現代のLLMトレーニングパイプラインは、データ生成、コーパスフィルタリング、出力評価、開発判断のガイドにおいて、ますます他のモデルに依存している。これらの依存関係は再帰的である。すなわち、あるモデルが上流のアーティファクトに依存する場合、そのアーティファクト自身の依存関係は別個のリリースやアーティファクトにのみ文書化されている。その結果、完全な依存関係構造は異種の公開アーティファクトに断片化され、その複雑性と再帰的な深さは人間の追跡能力をはるかに超えている。我々は、ソースに基づく証拠を用いて公開アーティファクトからLLM依存関係グラフを再帰的に再構築するエージェントシステムModSleuthを紹介する。我々は、主要な課題が情報抽出ではなく、依存関係を構成するものを定義し、一貫性のない文書間でアーティファクト参照を調整することであることを発見した。我々は、直接的依存関係と間接的依存関係を区別し、操作中心の関係を通じて異種のパイプライン役割を表現し、名称、バージョン、リポジトリ間でアーティファクトの識別を解決する形式化によって、これらの課題に取り組む。ModSleuthを4つの公開アーティファクトが豊富なLLMリリースに適用し、1,060のソース検証済み依存関係を回復し、現代のLLM開発の大規模依存関係グラフを構築する。これらのグラフは、マルチホップのライセンス義務、トレーニング-評価の結合、リリース時とトレーニング時のアーティファクト間の不一致、およびその他の方法では発見が困難な文書の不整合を明らかにする。
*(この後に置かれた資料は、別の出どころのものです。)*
[src/design/mtps_ram.sv]
module mtps_ram #(
    parameter int WIDTH = 16,
    parameter int DEPTH = 128
) (
    input  logic                     clk,
    input  logic                     we,
    input  logic [$clog2(DEPTH)-1:0] waddr,
    input  logic [WIDTH-1:0]         wdata,
    input  logic [$clog2(DEPTH)-1:0] raddr,
    output logic [WIDTH-1:0]         rdata
);

    logic [WIDTH-1:0] mem [DEPTH];

    always_ff @(posedge clk)
    begin
        if (we)
        begin
            mem[waddr] <= wdata;
        end
        rdata <= mem[raddr];
    end

endmodule

[config.mk]
export PLATFORM = sky130hd
export DESIGN_NAME = mtps_ram
export DESIGN_NICKNAME = d
export VERILOG_FILES = /design/src/design/mtps_ram.sv
export SDC_FILE = /design/constraint.sdc
export NUM_CORES = 2
export LEC_CHECK = 0
export BUFFER_PORTS_ARGS = -buffer_cell sky130_fd_sc_hd__buf_2
export CORE_MARGIN = 2
export CORE_UTILIZATION = 50
export DETAILED_ROUTE_END_ITERATION = 8
export GPL_TIMING_DRIVEN = 1
export PLACE_DENSITY = 0.64
export SYNTH_ARGS = -nofsm -noshare
export SYNTH_HDL_FRONTEND = slang
export SYNTH_SLANG_ARGS = --single-unit
[constraint.sdc]
create_clock -name clk -period 3.3 [get_ports clk]
set_clock_uncertainty 0.15 [all_clocks]
set_input_delay 0.33 -clock clk [delete_from_list [all_inputs] [get_ports clk]]
set_output_delay 0.33 -clock clk [all_outputs]
set_load 0.1 [all_outputs]
File: config.mk
export PLATFORM = sky130hd
export DESIGN_NAME = fan_power_throttle_controller_core_flat
export DESIGN_NICKNAME = d
export VERILOG_FILES = /design/src/sv/fptc_pkg.sv /design/src/sv/fptc_if.sv /design/src/sv/fptc_cfg_regs.sv /design/src/sv/fptc_duty.sv /design/src/sv/fan_power_throttle_controller_core.sv /design/src/flat_wrapper.sv
export SDC_FILE = /design/constraint.sdc
export NUM_CORES = 1
export LEC_CHECK = 0
export BUFFER_PORTS_ARGS = -buffer_cell sky130_fd_sc_hd__buf_2
export CAP_MARGIN = 30
export CORE_MARGIN = 3
export CORE_UTILIZATION = 25
export CTS_CLUSTER_SIZE = 8
export DETAILED_ROUTE_END_ITERATION = 8
export GPL_ROUTABILITY_DRIVEN = 1
export PLACE_DENSITY_LB_ADDON = 0.12
export SYNTH_ARGS = -nofsm -noshare
export SYNTH_HDL_FRONTEND = slang
export SYNTH_HIERARCHICAL = 1
export SYNTH_SLANG_ARGS = --single-unit
File: constraint.sdc
create_clock -name clk -period 15.2 [get_ports clk]
set_clock_uncertainty 0.1 [all_clocks]
set_input_delay 1.52 -clock clk [delete_from_list [all_inputs] [get_ports clk]]
set_output_delay 1.52 -clock clk [all_outputs]
set_load 0.02 [all_outputs]
File: src/sv/fptc_pkg.sv
// ============================================================================
// fptc_pkg
// Shared types, codes and constants of the fan power and throttle controller.
// ============================================================================
package fptc_pkg;

    localparam int CFG_IDX_W  = 3;
    localparam int CFG_DATA_W = 16;

    // Configuration register indexes
    localparam logic [CFG_IDX_W-1:0] CFG_LEVEL_ONE   = 3'd0;
    localparam logic [CFG_IDX_W-1:0] CFG_LEVEL_TWO   = 3'd1;
    localparam logic [CFG_IDX_W-1:0] CFG_LEVEL_THREE = 3'd2;
    localparam logic [CFG_IDX_W-1:0] CFG_RAMP_SLOW   = 3'd3;
    localparam logic [CFG_IDX_W-1:0] CFG_RAMP_FAST   = 3'd4;
    localparam logic [CFG_IDX_W-1:0] CFG_START_DUTY  = 3'd5;
    localparam logic [CFG_IDX_W-1:0] CFG_STALL_TMO   = 3'd6;
    localparam logic [CFG_IDX_W-1:0] CFG_RUN_TMO     = 3'd7;

    // Key event codes
    localparam logic [1:0] KEY_NONE   = 2'd0;
    localparam logic [1:0] KEY_SHORT  = 2'd1;
    localparam logic [1:0] KEY_LONG   = 2'd2;
    localparam logic [1:0] KEY_DOUBLE = 2'd3;

    // Reported power mode codes
    localparam logic [1:0] PM_SLEEP    = 2'd0;
    localparam logic [1:0] PM_WAKING   = 2'd1;
    localparam logic [1:0] PM_RUNNING  = 2'd2;
    localparam logic [1:0] PM_CHARGING = 2'd3;

    // LED colors (red, green, blue)
    localparam logic [2:0] LED_OFF   = 3'd0;
    localparam logic [2:0] LED_BLUE  = 3'd1;
    localparam logic [2:0] LED_GREEN = 3'd2;
    localparam logic [2:0] LED_RED   = 3'd4;
    localparam logic [2:0] LED_WHITE = 3'd7;

    localparam logic [15:0] IDLE_TIMEOUT = 16'd3000;
    localparam logic [15:0] SLOW_PHASE   = 16'd500;

    // x/10 == (x * 6554) >> 16 for x below 16389
    localparam logic [12:0] RECIP_TEN   = 13'd6554;
    localparam int          RECIP_SHIFT = 16;

    typedef struct packed {
        logic [7:0]  level_one_duty;
        logic [7:0]  level_two_duty;
        logic [7:0]  level_three_duty;
        logic [7:0]  ramp_slow;
        logic [7:0]  ramp_fast;
        logic [7:0]  start_duty;
        logic [15:0] stall_timeout;
        logic [15:0] run_timeout;
    } fptc_cfg_t;

    typedef struct packed {
        logic        req_type;
        logic [1:0]  key_event;
        logic        charger_absent;
        logic        battery_low;
        logic        motor_running;
        logic        desync_seen;
        logic [15:0] phase_period;
    } fptc_req_t;

    typedef struct packed {
        logic [7:0] duty;
        logic       duty_write;
        logic       stop_motor;
        logic       start_motor;
        logic       driver_power;
        logic [1:0] throttle_step;
        logic [1:0] power_mode;
        logic [2:0] led_rgb;
        logic       lowbat_alert;
    } fptc_rsp_t;

endpackage

File: src/sv/fptc_if.sv
// ============================================================================
// fptc_req_if / fptc_rsp_if
// Valid/ready channels for requests and results of the throttle controller.
// ============================================================================
interface fptc_req_if;
    logic        valid;
    logic        ready;
    logic        req_type;
    logic [1:0]  key_event;
    logic        charger_absent;
    logic        battery_low;
    logic        motor_running;
    logic        desync_seen;
    logic [15:0] phase_period;

    modport source (
        output valid, req_type, key_event, charger_absent, battery_low,
               motor_running, desync_seen, phase_period,
        input  ready
    );
    modport sink (
        input  valid, req_type, key_event, charger_absent, battery_low,
               motor_running, desync_seen, phase_period,
        output ready
    );
endinterface

interface fptc_rsp_if;
    logic       valid;
    logic       ready;
    logic [7:0] duty;
    logic       duty_write;
    logic       stop_motor;
    logic       start_motor;
    logic       driver_power;
    logic [1:0] throttle_step;
    logic [1:0] power_mode;
    logic [2:0] led_rgb;
    logic       lowbat_alert;

    modport source (
        output valid, duty, duty_write, stop_motor, start_motor, driver_power,
               throttle_step, power_mode, led_rgb, lowbat_alert,
        input  ready
    );
    modport sink (
        input  valid, duty, duty_write, stop_motor, start_motor, driver_power,
               throttle_step, power_mode, led_rgb, lowbat_alert,
        output ready
    );
endinterface

File: src/sv/fptc_cfg_regs.sv
// ============================================================================
// fptc_cfg_regs
// Configuration register file, write-only, reset to the default profile.
// ============================================================================
module fptc_cfg_regs (
    input  logic                            clk,
    input  logic                            rst_n,
    input  logic                            cfg_wr_en,
    input  logic [fptc_pkg::CFG_IDX_W-1:0]  cfg_index,
    input  logic [fptc_pkg::CFG_DATA_W-1:0] cfg_data,
    output fptc_pkg::fptc_cfg_t             cfg
);
    import fptc_pkg::*;

    fptc_cfg_t cfg_reg;
    fptc_cfg_t cfg_next;

    always_comb
    begin
        cfg_next = cfg_reg;
        if (cfg_wr_en)
        begin
            unique case (cfg_index)
                CFG_LEVEL_ONE:   cfg_next.level_one_duty   = cfg_data[7:0];
                CFG_LEVEL_TWO:   cfg_next.level_two_duty   = cfg_data[7:0];
                CFG_LEVEL_THREE: cfg_next.level_three_duty = cfg_data[7:0];
                CFG_RAMP_SLOW:   cfg_next.ramp_slow        = cfg_data[7:0];
                CFG_RAMP_FAST:   cfg_next.ramp_fast        = cfg_data[7:0];
                CFG_START_DUTY:  cfg_next.start_duty       = cfg_data[7:0];
                CFG_STALL_TMO:   cfg_next.stall_timeout    = cfg_data;
                CFG_RUN_TMO:     cfg_next.run_timeout      = cfg_data;
                default:         cfg_next = cfg_reg;
            endcase
        end
    end

    always_ff @(posedge clk or negedge rst_n)
    begin
        if (!rst_n)
        begin
            cfg_reg.level_one_duty   <= 8'd80;
            cfg_reg.level_two_duty   <= 8'd160;
            cfg_reg.level_three_duty <= 8'd255;
            cfg_reg.ramp_slow        <= 8'd2;
            cfg_reg.ramp_fast        <= 8'd8;
            cfg_reg.start_duty       <= 8'd40;
            cfg_reg.stall_timeout    <= 16'd200;
            cfg_reg.run_timeout      <= 16'd30000;
        end
        else
        begin
            cfg_reg <= cfg_next;
        end
    end

    assign cfg = cfg_reg;

endmodule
我々はModSleuthと結果の依存関係グラフを公開し、現代のLLMの基盤となるますます複雑化するエコシステムの透明な分析を支援する。

English

Modern LLM training pipelines increasingly rely on other models to generate data, filter corpora, judge outputs, and guide development decisions. These dependencies are recursive: a model may depend on an upstream artifact whose own dependencies are documented only in separate releases and artifacts. As a result, the full dependency structure is fragmented across heterogeneous public artifacts, with complexity and recursive depth far outpacing humans' ability to trace. We introduce ModSleuth, an agentic system that recursively reconstructs LLM dependency graphs from public artifacts with source-grounded evidence. We find that the primary challenge is no longer information extraction, but defining what constitutes a dependency and reconciling artifact references across inconsistent documentation. We address these challenges through a formalization that distinguishes direct and indirect dependencies, represents heterogeneous pipeline roles through operation-centered relationships, and resolves artifact identities across names, versions, and repositories. Applying ModSleuth to four public-artifact-rich LLM releases, we recover 1,060 source-verified dependencies and construct large-scale dependency graphs of modern LLM development. These graphs reveal multi-hop license obligations, train-evaluation coupling, discrepancies between released and training-time artifacts, and documentation inconsistencies that would otherwise be difficult to uncover. We release ModSleuth and the resulting dependency graphs to support transparent analysis of the increasingly complex ecosystems underlying modern LLMs.